*Exercise details*. Print out the records precisely, keeping each line identical to its source.

*** Data extract Section Begins ***

### config.mk
export PLATFORM = sky130hd
export DESIGN_NAME = muldiv_ctrl
export DESIGN_NICKNAME = d
export VERILOG_FILES = /design/src/rtl/muldiv_ctrl.sv
export SDC_FILE = /design/constraint.sdc
export NUM_CORES = 1
export LEC_CHECK = 0
export BUFFER_PORTS_ARGS = -buffer_cell sky130_fd_sc_hd__clkbuf_2
export CAP_MARGIN = 10
export CORE_AREA = 2 2 168 170
export DETAILED_ROUTE_END_ITERATION = 6
export DIE_AREA = 0 0 170 172
export PLACE_DENSITY = 0.54
export SLEW_MARGIN = 10
export SYNTH_ARGS = -nofsm -noshare
export SYNTH_HDL_FRONTEND = slang
export SYNTH_SLANG_ARGS = --single-unit
### constraint.sdc
create_clock -name clk -period 3.1 [get_ports clk]
set_input_delay 0.31 -clock clk [delete_from_list [all_inputs] [get_ports clk]]
set_output_delay 0.31 -clock clk [all_outputs]
set_load 0.01 [all_outputs]
--- src/rtl/bus_timer_pkg.sv ---
// Shared constants for bus_timer: register offsets, CTRL bit positions and FSM encoding.
// Optional auto-reload support is selected by the BUS_TIMER_AUTORELOAD_EN macro in bus_timer.sv.
package bus_timer_pkg;

    localparam logic [1:0] TMR_CTRL   = 2'd0;
    localparam logic [1:0] TMR_PRESET = 2'd1;
    localparam logic [1:0] TMR_COUNT  = 2'd2;
    localparam logic [1:0] TMR_RSVD   = 2'd3;

    localparam int CTRL_EN      = 0;
    localparam int CTRL_MODE_LO = 1;
    localparam int CTRL_IM      = 3;

    localparam logic [1:0] ST_IDLE = 2'd0;
    localparam logic [1:0] ST_LOAD = 2'd1;
    localparam logic [1:0] ST_CNT  = 2'd2;
    localparam logic [1:0] ST_INT  = 2'd3;

endpackage

--- src/rtl/bus_timer_byte_merge.sv ---
// byte_merge: combinational byte-lane merge of a store into an existing word.
// Bit i takes the new value when the byte lane holding it (i/8) is enabled.
module byte_merge #(
    parameter int W  = 32,
    parameter int NB = (W + 7) / 8
) (
    input  logic [W-1:0]  old_i,
    input  logic [W-1:0]  new_i,
    input  logic [NB-1:0] byteen_i,
    output logic [W-1:0]  merged_o
);

    for (genvar i = 0; i < W; i++) begin : g_bit
        assign merged_o[i] = byteen_i[i / 8] ? new_i[i] : old_i[i];
    end

endmodule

*** Data extract Section Ends ***

*Response to the exercise*.
### config.mk
export PLATFORM = sky130hd
export DESIGN_NAME = muldiv_ctrl
export DESIGN_NICKNAME = d
export VERILOG_FILES = /design/src/rtl/muldiv_ctrl.sv
export SDC_FILE = /design/constraint.sdc
export NUM_CORES = 1
export LEC_CHECK = 0
export BUFFER_PORTS_ARGS = -buffer_cell sky130_fd_sc_hd__clkbuf_2
export CAP_MARGIN = 10
export CORE_AREA = 2 2 168 170
export DETAILED_ROUTE_END_ITERATION = 6
export DIE_AREA = 0 0 170 172
export PLACE_DENSITY = 0.54
export SLEW_MARGIN = 10
export SYNTH_ARGS = -nofsm -noshare
export SYNTH_HDL_FRONTEND = slang
export SYNTH_SLANG_ARGS = --single-unit
### constraint.sdc
create_clock -name clk -period 3.1 [get_ports clk]
set_input_delay 0.31 -clock clk [delete_from_list [all_inputs] [get_ports clk]]
set_output_delay 0.31 -clock clk [all_outputs]
set_load 0.01 [all_outputs]
--- src/rtl/bus_timer_pkg.sv ---
// Shared constants for bus_timer: register offsets, CTRL bit positions and FSM encoding.
// Optional auto-reload support is selected by the BUS_TIMER_AUTORELOAD_EN macro in bus_timer.sv.
package bus_timer_pkg;

    localparam logic [1:0] TMR_CTRL   = 2'd0;
    localparam logic [1:0] TMR_PRESET = 2'd1;
    localparam logic [1:0] TMR_COUNT  = 2'd2;
    localparam logic [1:0] TMR_RSVD   = 2'd3;

    localparam int CTRL_EN      = 0;
    localparam int CTRL_MODE_LO = 1;
    localparam int CTRL_IM      = 3;

    localparam logic [1:0] ST_IDLE = 2'd0;
    localparam logic [1:0] ST_LOAD = 2'd1;
    localparam logic [1:0] ST_CNT  = 2'd2;
    localparam logic [1:0] ST_INT  = 2'd3;

endpackage

--- src/rtl/bus_timer_byte_merge.sv ---
// byte_merge: combinational byte-lane merge of a store into an existing word.
// Bit i takes the new value when the byte lane holding it (i/8) is enabled.
module byte_merge #(
    parameter int W  = 32,
    parameter int NB = (W + 7) / 8
) (
    input  logic [W-1:0]  old_i,
    input  logic [W-1:0]  new_i,
    input  logic [NB-1:0] byteen_i,
    output logic [W-1:0]  merged_o
);

    for (genvar i = 0; i < W; i++) begin : g_bit
        assign merged_o[i] = byteen_i[i / 8] ? new_i[i] : old_i[i];
    end

endmodule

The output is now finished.